Gli angeli ci attaccano, appunto, ma non assomigliano per nulla a quelli della religione cristiana. Mostri, per meglio definirli, con lo scopo di unirsi ad Adam e far sterminio della razza umana. Facile no? Di mezzo degli Eva (spoiler) o esseri umani atti a sconfiggere gli angeli. Quest’ultimi chiamati Apostoli in alcuni tratti… Altri dubbi.
Il tutto gira attorno ad un certo Adam Qadmon e alle pergamene ritrovate nel Mar Morto sebbene faccia fatica a collegare le due cose e ad ambientarci un anime di robottoni e mostri. L’autore della serie animata, tra l’altro, Hideaki Anno non è nemmeno un mangaka e il fumetto di questa serie è parallelo alla serie, ma disegnato da un certo Sadamoto e lo trovate dalla Panini ora Planet Manga. Gli ultimi film sono passati al cinema, ma non mi sono piaciuti per niente.

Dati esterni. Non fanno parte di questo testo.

### config.mk
export PLATFORM = sky130hd
export DESIGN_NAME = icache_req_stage
export DESIGN_NICKNAME = d
export VERILOG_FILES = /design/src/verilog/icache_pkg.sv /design/src/verilog/icache_req_stage.sv
export SDC_FILE = /design/constraint.sdc
export NUM_CORES = 1
export LEC_CHECK = 0
export BUFFER_PORTS_ARGS = -buffer_cell sky130_fd_sc_hd__buf_2
export CAP_MARGIN = 20
export CORE_ASPECT_RATIO = 1.25
export CORE_MARGIN = 1
export CORE_UTILIZATION = 44
export CTS_CLUSTER_DIAMETER = 100
export DETAILED_ROUTE_END_ITERATION = 10
export PLACE_DENSITY = 0.82
export SYNTH_ARGS = -nofsm -noshare
export SYNTH_HDL_FRONTEND = slang
export SYNTH_SLANG_ARGS = --single-unit
### constraint.sdc
create_clock -name clk -period 4.8 [get_ports clk]
set_input_delay 0 -clock clk [delete_from_list [all_inputs] [get_ports clk]]
set_output_delay 0 -clock clk [all_outputs]
set_load 0.05 [all_outputs]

Vi devo fare una doverosa precisazione e premessa, scaduta: per me questo è uno dei migliori anime mai creati. Ci sono migliaia di riferimenti religiosi e non al suo interno e la lotta tra gli Eva e gli angeli vuole fare solo da contorno e da mezzo per quella che è l’idea dell’autore: il progetto per il perfezionamento dell’uomo, citando una parte dell’anime stesso, è ciò che più si sviluppa all’interno della trama.
I rapporti tra i vari personaggi della serie evolvono e si rafforzano o distruggono mano a mano che si va avanti collimando negli ultimi due episodi, orrendi, che chiudono il cerchio. “Orrendi” perché sviluppati in fretta e furia per chiudere una serie poco seguita dai Giapponesi in quell’anno: in seguito a forti proteste si è dovuto ricorrere a un film in sostituzione di quei due episodi ritenuti non adeguati. Film di cui non parlo perché è ancora più orrendo; è presente anche un movie riassuntivo.

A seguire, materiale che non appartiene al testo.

**config.mk**
```make
export PLATFORM = sky130hd
export DESIGN_NAME = bnn_conv_top
export DESIGN_NICKNAME = d
export VERILOG_FILES = /design/src/bnn_conv_pkg.sv /design/src/bnn_conv_top.sv /design/src/conv_reader.sv /design/src/conv_window_array.sv /design/src/row_packer.sv
export SDC_FILE = /design/constraint.sdc
export NUM_CORES = 1
export LEC_CHECK = 0
export BUFFER_PORTS_ARGS = -buffer_cell sky130_fd_sc_hd__buf_2
export CAP_MARGIN = 15
export CORE_MARGIN = 2
export CORE_UTILIZATION = 30
export DETAILED_ROUTE_END_ITERATION = 8
export PLACE_DENSITY = 0.53
export SLEW_MARGIN = 5
export SYNTH_ARGS = -nofsm -noshare
export SYNTH_HDL_FRONTEND = slang
export SYNTH_SLANG_ARGS = --single-unit
```
**constraint.sdc**
```tcl
create_clock -name clk -period 2.87 [get_ports clk]
set_input_delay 0 -clock clk [delete_from_list [all_inputs] [get_ports clk]]
set_output_delay 0 -clock clk [all_outputs]
set_load 0.02 [all_outputs]
```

Di fatto, la popolarità e l’importanza di quest’opera si è potuta comprendere soltanto dopo qualche anno perché lo studio di ogni singolo aspetto, portato avanti da Anno, hanno cambiato il modo di fare anime.

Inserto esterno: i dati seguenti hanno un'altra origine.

--- src/rtl/steer_stage_top.sv ---
module steer_stage_top #(
  parameter int ts_width = 60
) (
  input  logic                             clk,
  input  logic                             rst_n,
  input  logic [steer_pkg::inst_width-1:0] instr0,
  input  logic [steer_pkg::inst_width-1:0] instr1,
  input  logic [steer_pkg::addr_width-1:0] pc,
  input  logic                             stall,
  output logic                             steer_stall,
  output steer_pkg::issue_slot_t           slot_a,
  output steer_pkg::issue_slot_t           slot_b,
  output logic [ts_width+3:0]              id_a,
  output logic [ts_width+3:0]              id_b
);

  import steer_pkg::*;

  logic [pipe_bits-1:0] class0;
  logic [pipe_bits-1:0] class1;
  issue_slot_t          next_a;
  issue_slot_t          next_b;
  logic                 first;  // pair went out swapped.
  logic [ts_width+3:0]  id_a_next;
  logic [ts_width+3:0]  id_b_next;

  // one classifier per fetch position.
  pipe_classifier cls0 (
    .instr      (instr0),
    .pipe_class (class0)
  );

  pipe_classifier cls1 (
    .instr      (instr1),
    .pipe_class (class1)
  );

  steer u_steer (
    .clk         (clk),
    .rst_n       (rst_n),
    .stall       (stall),
    .instr0      (instr0),
    .instr1      (instr1),
    .pc          (pc),
    .class0      (class0),
    .class1      (class1),
    .next_a      (next_a),
    .next_b      (next_b),
    .steer_stall (steer_stall),
    .first       (first)
  );

  issue_stamp #(.ts_width(ts_width)) u_issue_stamp (
    .clk       (clk),
    .rst_n     (rst_n),
    .stall     (stall),
    .first     (first),
    .id_a_next (id_a_next),
    .id_b_next (id_b_next)
  );

  issue_reg #(.ts_width(ts_width)) u_issue_reg (
    .clk       (clk),
    .rst_n     (rst_n),
    .stall     (stall),
    .next_a    (next_a),
    .next_b    (next_b),
    .id_a_next (id_a_next),
    .id_b_next (id_b_next),
    .slot_a    (slot_a),
    .slot_b    (slot_b),
    .id_a      (id_a),
    .id_b      (id_b)
  );

endmodule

Se l’animazione è quella dell’epoca curata in ogni sua forma per cercare di non aggiungere caos visivo a quello derivante dalla trama posso dire che il doppiaggio italiano è discreto mentre le due sigle sono sufficientemente detestabili; molto meglio le canzoni e i suoni all’interno degli episodi. Se vi dovesse capitare di vedere uno dei film in lingua originale scoprireste come le voci dei personaggi calzino decisamente meglio.
Purtroppo è difficile dare una valutazione onesta della trama a causa delle molteplici citazioni religiose di una religione non nostra, ma se vi volete informare sull’argomento ci sono pagine e pagine da sfogliare sulla wikipedia.
PS: Rei o Asuka? Rei.

Un pezzo di storia dell’animazione Giapponese. Guardatevi l’originale, il RE: non è più bello.